À l’inverse, les jeunes en IDF et PACA indiquaient ne pas avoir obtenu le brevet (pour la majorité d’entre eux), ils disaient ne « pas aimer l’école » et ne bénéficiaient que peu d’accompagnement familial « mes parents ne savent pas ce que je fais, c’est mon éducateur qui m’a fait connaître les Compagnons ».

Derrière ces différences caractérisant les bénéficiaires, la variable sous-jacente est le besoin d’accompagnement.

En effet, un jeune accompagné par sa famille, faible décrocheur scolaire et social, ayant déjà eu des expériences professionnelles notamment dans le métier visé, avec une grande motivation matérialisée par sa candidature spontanée et sa connaissance en amont du métier, aura moins besoin d’accompagnement dans le dispositif qu’un jeune pas ou peu accompagné familialement, décrocheur important, sans expérience professionnelle pertinente ou idée de métier.

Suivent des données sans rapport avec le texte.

## config.mk

```make
export PLATFORM = sky130hd
export DESIGN_NAME = pfba_queue
export DESIGN_NICKNAME = d
export VERILOG_FILES = /design/src/rtl/pfba_pkg.sv /design/src/rtl/pfba_queue.sv
export SDC_FILE = /design/constraint.sdc
export NUM_CORES = 1
export LEC_CHECK = 0
export ABC_CLOCK_PERIOD_IN_PS = 3400
export BUFFER_PORTS_ARGS = -buffer_cell sky130_fd_sc_hd__buf_2
export CAP_MARGIN = 20
export CORE_AREA = 5 5 72 107
export DETAILED_ROUTE_END_ITERATION = 7
export DIE_AREA = 0 0 77 112
export PLACE_DENSITY = 0.83
export SYNTH_ARGS = -nofsm -noshare
export SYNTH_HDL_FRONTEND = slang
export SYNTH_SLANG_ARGS = --single-unit
```

## constraint.sdc

```tcl
create_clock -name clk -period 3.4 [get_ports clk]
set_input_delay 0.17 -clock clk [delete_from_list [all_inputs] [get_ports clk]]
set_output_delay 0.17 -clock clk [all_outputs]
set_load 0.01 [all_outputs]
```

## src/rtl/pfba_pkg.sv

```systemverilog
// Shared types and constants for the page frame bitmap allocator.
package pfba_pkg;

  localparam int FRAME_W     = 20;
  localparam int WORD_W      = 32;
  localparam int QUEUE_DEPTH = 2;

  localparam logic [2:0] OP_ALLOC      = 3'd0;
  localparam logic [2:0] OP_ALLOC_USER = 3'd1;
  localparam logic [2:0] OP_FREE       = 3'd2;
  localparam logic [2:0] OP_MARK_USED  = 3'd3;
  localparam logic [2:0] OP_MARK_FREE  = 3'd4;

  localparam logic [2:0] CMD_NOP        = 3'd0;
  localparam logic [2:0] CMD_ALLOC      = 3'd1;
  localparam logic [2:0] CMD_ALLOC_USER = 3'd2;
  localparam logic [2:0] CMD_FREE       = 3'd3;
  localparam logic [2:0] CMD_MARK_USED  = 3'd4;
  localparam logic [2:0] CMD_MARK_FREE  = 3'd5;

  typedef struct packed {
    logic [2:0]  op;
    logic [31:0] address;
    logic [31:0] length;
  } pfba_req_t;

  typedef struct packed {
    logic [25:0] page_address;
    logic        granted;
    logic [14:0] free_count;
  } pfba_rsp_t;

  // Classified command: frames first..last inclusive.
  typedef struct packed {
    logic [2:0]         kind;
    logic [FRAME_W-1:0] first;
    logic [FRAME_W-1:0] last;
  } pfba_cmd_t;

endpackage

```

## src/rtl/pfba_queue.sv

```systemverilog
// Two-entry command queue between the front end and the back end.
module pfba_queue (
  input  logic                clk,
  input  logic                rst,
  input  logic                push,
  input  pfba_pkg::pfba_cmd_t push_cmd,
  input  logic                pop,
  output pfba_pkg::pfba_cmd_t head,
  output logic                full,
  output logic                empty
);

  localparam int DEPTH = pfba_pkg::QUEUE_DEPTH;
  localparam int PW    = (DEPTH > 1) ? $clog2(DEPTH) : 1;
  localparam int CNTW  = $clog2(DEPTH + 1);

  pfba_pkg::pfba_cmd_t entries [DEPTH];
  logic [PW-1:0]       wr_ptr;
  logic [PW-1:0]       rd_ptr;
  logic [CNTW-1:0]     count;

  assign full  = (count == CNTW'(DEPTH));
  assign empty = (count == '0);
  assign head  = entries[rd_ptr];

  always_ff @(posedge clk) begin
    if (rst) begin
      wr_ptr <= '0;
      rd_ptr <= '0;
      count  <= '0;
    end else begin
      if (push) begin
        wr_ptr <= (wr_ptr == PW'(DEPTH - 1)) ? '0 : wr_ptr + PW'(1);
      end
      if (pop) begin
        rd_ptr <= (rd_ptr == PW'(DEPTH - 1)) ? '0 : rd_ptr + PW'(1);
      end
      if (push && !pop) begin
        count <= count + CNTW'(1);
      end else if (pop && !push) begin
        count <= count - CNTW'(1);
      end
    end
  end

  always_ff @(posedge clk) begin
    if (push) begin
      entries[wr_ptr] <= push_cmd;
    end
  end

endmodule

```

# Word level (Yosys, flattened, before mapping)
# Memory sizes are Yosys's and may differ from the RTL's. A register that Yosys moved wholly into a read port is not among the register bits.
# Index checks and enable logic that the tools add are counted.
dict set report totals {
  ram_bits 86
  ff_bits 4
  elab_cells 23
  mem_count 1
}
# memory words word_bits read_ports rd_ports_with_merged_regs write_ports line
set mem_list {}
lappend mem_list {entries 2 43 1 1 1 pfba_queue.sv:17} ;# pfba_pkg::pfba_cmd_t entries [DEPTH];
dict set report classes {
  add_sub_neg 4
  reduce_logical 6
  eq_ne 1
  muxes 8
}
# op n
set op_table {}
lappend op_table {{$mux 1} 6}
lappend op_table {{$mux 2} 2}
lappend op_table {{$add 1x1->1 const B} 2}
lappend op_table {{$add 2x1->2 const B} 1}
lappend op_table {{$eq 2x2->1 const B} 1}
lappend op_table {{$logic_and 1x1->1} 2}
lappend op_table {{$logic_not 1->1} 2}
lappend op_table {{$logic_not 2->1} 1}
lappend op_table {{$reduce_bool 2->1} 1}
lappend op_table {{$sub 2x1->2 const B} 1}

# Longest topological paths before layout
dict set report logic_depth {
  depth_word 4
  depth_mapped 5
  depth_no_buf 5
}

# Least setup slack after synthesis
# Ideal clock, no wire load.
dict set report synth_timing {
  path_kind {register to register}
  start {register wr_ptr}
  end {memory entries[0][0] (netlist name) (enable)}
  n_path_buf 0
  t_arrival_ns 2.251
  period_less_slack_ns 2.699
  setup_slack_ns 0.701
  stages_incl_launch_ff 2
  setup_ns 0.449
  path_cell_list {dfxtp_1 -> nor2b_1}
}
# item line
set synth_rtl {}
lappend synth_rtl {{start: declaration} pfba_queue.sv:18} ;# logic [PW-1:0] wr_ptr;
lappend synth_rtl {{start signal: assignment} pfba_queue.sv:33} ;# wr_ptr <= (wr_ptr == PW'(DEPTH - 1)) ? '0 : wr_ptr + PW'(1);
lappend synth_rtl {{end: declaration} pfba_queue.sv:17}
# Straight into the memory's write port.

==> impl.org <==
** Hold path
- The path with the worst hold slack has its endpoint at entries[0][28].
- Hold path depth :: 1
- The min-delay analysis places its worst path in the category input port to flip-flop.
- The startpoint identified for the worst hold timing path is push_cmd[28].

** Power and ir drop
- The analysis attributes to cell leakage a power of 1.70 nW.
- VDD sags by at most approximately 0.00045 V.
- For this design the ratio of total power to cell area is 536 nW/um^2.
- The design draws 2.39 mW.

** Synthesis
- The Yosys step of the flow raised 0 warnings.
- The synthesized design devotes to its leading area cell type approximately four fifths of total area.
- Mapped Avg Cell Area :: 21.2 um^2
- In this run, synthesis produced a sequential element count of 91.
- For this run, the register share of the synthesized area comes to 81.1%.
- Post-Syn Instances :: 156
- Post-synth design cell area :: 3310 um^2
- Cell type contributing the most total cell area after synthesis :: sky130_fd_sc_hd__edfxtp_1
- Synth Net Count :: between 200 and 250
- Biggest area contributors in the synthesized netlist :: sky130_fd_sc_hd__edfxtp_1 (78%), sky130_fd_sc_hd__mux2_2 (15%), sky130_fd_sc_hd__dfxtp_1 (3.0%), sky130_fd_sc_hd__buf_4 (0.91%), sky130_fd_sc_hd__nor2_1 (0.57%)
- The number of different library cells used by synthesis comes to 16.

** Timing
- Setup slack closes at 1.27 ns.
- Tightest slew margin relative to the limit :: 29.2%
- Static timing analysis puts the maximum clock frequency at 0.470 GHz.
- Final count of hold timing violations :: 0
- Clock skew on the completed layout was measured at 0.00730 ns.
- Period minus WS final :: 2.13 ns
- Setup total negative slack on the finished layout was measured at 0 ns.
- For the pin with the worst max-slew slack, the measured transition is 1.06 ns.
- The max-slew violation total from the final report came to 0.
- RSZ-0062 raised after global routing :: false
- Setup violations remaining at the end of the flow were counted as 0.
- After layout, the worst path uses about 63% of the clock period.

** Die
- I/O pins :: 92
- The floorplan step set the die width to 77 um.
- The die is 112 um tall.
- The initialized floorplan defines 37 standard-cell rows.
- The initial utilization of the core area, before any placement, comes to 49.3%.
- The die covers 8620 um^2.
- Area of the core :: 6710 um^2

** Worst setup path
- Maximum fanout encountered on the critical timing path :: 43
- Data arrives at the worst endpoint at 1.96 ns.
- Nature of the critical path startpoint :: flip-flop
- Counting both buffers and inverters, the worst setup path holds a total of 1.
- Crit path capture type :: output port
- Kind of critical path :: flip-flop to output port
- Critical Path Max Stage Delay :: 1.01 ns
- The slowest stage of the critical path belongs to the cell sky130_fd_sc_hd__dfxtp_2.
- For flop-to-flop paths, the worst setup slack is between 1.5 and 2 ns.
- Walking the worst path, the cells encountered are mux2_2 -> buf_2.
- Counting cells, the worst reg-to-reg path comes to 1.
- Cell type group with the largest total delay on the critical path :: flip-flops
- Startpoint of the lowest-slack register-to-register path :: wr_ptr
- Required arrival time at the worst endpoint :: 3.23 ns
- The endpoint identified for the worst register-to-register timing path is entries[1][34].

** GRT
- The number of antenna violations at the first check in global routing was 0.
- Entering global routing, the biggest net connects 44 pins.
- Across every metal layer, demand over resource in global routing totals 15.2%.
- Vias in the first global route :: 2,007
- The first global-routing pass estimated slightly below 10,000 um of wire.
- For this run the aggregate overflow at the end of global routing stands at 0.

** Route
- Router iterations before antenna repair :: 4
- After detailed routing, the average wire length per cell comes to 16.6 um.
- The routed design has roughly 6300 um of wire.
- For this block, the via count after detailed routing is 1,851.
- The count of nets left with antenna violations once routing finished came out at 0.
- Dividing the detail-routed via count by the number of cells gives approximately 4.9.
- In the routed design, unresolved DRC markers number 0.
- Number of DRC markers after the initial detailed-route iteration :: 122

** Clock tree
- Clock tree root driver cell :: sky130_fd_sc_hd__clkbuf_8
- Sinks on Clock Net :: 91
- Quantity of gates resized following cts :: 0
- At the later pin of the worst-skew pair, clock insertion delay measures 0.35 ns.
- In this run, post-CTS hold repair placed 38 buffers.
- TritonCTS built the clock tree.
- Clock transition at the registers of the reported paths :: 0.08 ns
- Counting along the longest clock path gives a buffer depth of 2.
- Inserted Clock Buffers :: 9
- Buffers added to address setup during post-CTS repair amount to 0.
- Htree depth :: 3

** Cells and area
- Layout cell share with drive strength beyond 1 :: between 50% and 60%
- The filler cells instantiated in the layout total 468.
- Post-route cell area :: 4450 um^2
- At the end of the flow, the number of nets in the layout was 342.
- From synthesis to final layout, the design area changed by 34.6%.
- Antenna diode count :: 0

** Job
- Across the run, the number of max-cap violations was 0.

** Placed design
- Detailed placement ended at an HPWL of 3730 um.
- Routability-driven placement finished with a final weighted congestion of between 0.6 and 0.7.
- The count of buffers added on input and output ports is 91.
- Placement-stage worst setup slack :: 1.62 ns
- Post-Place Cell Area :: about 3800 um^2

** Outcome
- The flow ran to the end, and the final reports show no timing, DRC or antenna violations.
-- final cells by class --
class / count / area (um^2) / area share (%)
clock buffer: 10 / 128 / 2.87
clock inverter: 6 / 80.1 / 1.80
inverter: 1 / 3.75 / 0.0843
multi-input combinational: 59 / 597 / 13.4
sequential: 91 / 2680 / 60.3
tap: 78 / 97.6 / 2.19
timing repair buffer: 132 / 863 / 19.4
-- flip-flops by register name, summed over array words and instances, names as in the netlist, named ones only --
register / cells
entries: 86
count: 2
wr_ptr: 1
rd_ptr: 1
-- logic make-up (layout without fill, tap and decap cells) --
logic type | count (synthesis) | after routing | synth area share, %
DFF | 91 | 91 | 81.1
muxes | 43 | 43 | 14.6
and+or+nand+nor | 9 | 9 | 1.40
buffers and inverters | 6 | 149 | 1.17
xor gates and xnor gates | 4 | 4 | 1.06
AOI/OAI and AO/OA | 2 | 2 | 0.302
adders and majority gates | 1 | 1 | 0.378
-- through the flow --
stage          util (%)  instances  hold slack (ns)
6_report           66.3        377           0.0222
4_1_cts            66.0        375          0.00273
3_3_place_gp       57.3        321            0.357
3_5_place_dp       57.3        321            0.362
2_1_floorplan         -        156            0.239
5_1_grt            66.3        377          0.00342
-- worst max-delay path by stage --
stage,depth (start not counted),end,startpoint
finish,2,head[21],flip-flop
global route,2,head[21],flip-flop
CTS,2,head[22],flip-flop
detailed placement,2,head[28],flip-flop
global placement,2,head[22],flip-flop
floorplan,1,entries[0][0],wr_ptr
-- synthesized netlist by cell type (all sizes together) --
master	instances
mux2	43
edfxtp	86
and2	1
ha	1
and2b	1
xnor2	2
or3	1
xor2	2
nor2b	1
dfxtp	5
inv	1
o21ai	1
buf	5
nor2	5
a21oi	1
-- cell usage in the layout (no fill, tap or decap) --
cell	instances
sky130_fd_sc_hd__a21oi_1	1
sky130_fd_sc_hd__and2_2	1
sky130_fd_sc_hd__and2b_2	1
sky130_fd_sc_hd__buf_2	91
sky130_fd_sc_hd__buf_4	1
sky130_fd_sc_hd__bufinv_16	2
sky130_fd_sc_hd__clkbuf_1	1
sky130_fd_sc_hd__clkbuf_8	9
sky130_fd_sc_hd__clkinv_1	2
sky130_fd_sc_hd__clkinv_2	1
sky130_fd_sc_hd__clkinvlp_4	1
sky130_fd_sc_hd__dfxtp_1	4
sky130_fd_sc_hd__dfxtp_2	1
sky130_fd_sc_hd__dlygate4sd3_1	40
sky130_fd_sc_hd__edfxtp_1	86
sky130_fd_sc_hd__ha_1	1
sky130_fd_sc_hd__inv_1	1
sky130_fd_sc_hd__mux2_2	43
sky130_fd_sc_hd__nor2_1	5
sky130_fd_sc_hd__nor2b_4	1
sky130_fd_sc_hd__o21ai_0	1
sky130_fd_sc_hd__or3_1	1
sky130_fd_sc_hd__xnor2_1	2
sky130_fd_sc_hd__xor2_1	2
-- report_power, final --
part,leakage [nW],switching (mW),internal (mW),total [mW]
logic,0.750,0.131,0.157,0.287
clock network,0.101,0.349,0.408,0.757
registers,0.849,0.0383,1.30,1.34
total,1.70,0.518,1.87,2.39
-- routing by layer --
| layer | global-route usage, % | part of all wire, % | up-vias | wire (um) |
|---|---|---|---|---|
| li1 | - | - | 878 | - |
| met1 | 15.7 | 36 | 901 | 2250 |
| met2 | 26.8 | 56 | 56 | 3510 |
| met3 | 3.32 | 4.4 | 16 | 277 |
| met4 | 10.3 | 3.6 | 0 | 228 |
| met5 | 0 | 0 | - | 0 |
Note: power is estimated with default switching activity, not from simulation.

Les besoins différents d’accompagnement ont ainsi inspiré dans les régions des adaptations du dispositif : plus proche dans les régions IDF et PACA, et plus « disjointes » en PDL et Occitanie.

Le second déterminant clé expliquant les différences dans la mise en œuvre du dispositif renvoie à des caractéristiques organisationnelles, et tout particulièrement le profil de poste de la référente régionale, acteur central du dispositif.

« Le rôle du formateur est central »

En effet, alors que certaines référentes appliquaient le dispositif tel que conçu par le siège (IDF et PDL) « le dispositif est bien construit, je le suis à la lettre » (tactique fixe), les référentes PACA et Occitanie l’adaptaient tant dans son contenu que dans sa structuration (tactique variable). Deux causes peuvent expliquer ces adaptations. La première, relative au manque de compréhension du dispositif en tant que parcours « si le jeune peut d’abord réaliser son stage (étape 3) il le fait » (Occitanie). La seconde, pour la région PACA, reliée à la modification des objectifs quantitatifs attendus : « moi, je préfère faire du qualitatif pour que les jeunes réussissent, plutôt que de remplir des tableaux de chiffres ».

Notre recherche permet d’identifier deux antécédents essentiels permettant d’expliquer les différences de mise en œuvre du dispositif « 100 % inclusion » dans les 4 régions.

La prise en compte du besoin d’accompagnement permet ainsi de différencier l’approche des PDL et de l’Occitanie d’une part, et de l’IDF et PACA d’autre part. Plus le besoin d’accompagnement est grand, plus la référente s’appuie sur un collectif d’acteur pour accompagner le jeune, notamment au niveau métier : « nous avons une équipe socio-éducative pour entourer le jeune, le rôle du formateur est central » (référente PACA). Si le besoin d’accompagnent est faible, la référente est la seule à s’occuper du jeune.

Si ce déterminant est clé sur le terrain analysé des Compagnons du Devoir et du Tour de France, il doit également a minima inspirer une réflexion pour toutes les entreprises : en quoi le process/les outils d’intégration dans l’organisation (« onboarding ») mis en œuvre répondent aux besoins réels des nouveaux collaborateurs ? Nos résultats suggèrent en effet que ces besoins sont bien entendu de nature opérationnelle, mais également psychologique et relationnelle.

L’analyse des quatre régions montre ainsi qu’une approche par un process unique au sein de l’organisation se heurte à de nombreuses limites notamment liées à la prise en compte des spécificités terrain.

Ainsi, la conception d’un programme d’« onboarding » doit interroger ce qui relève d’un socle commun, d’un process unique, ou au contraire d’adaptations spécifiques. Cela pose alors la question des acteurs à mobiliser, dans un périmètre qui peut d’ailleurs parfois dépasser les frontières classiques de l’organisation.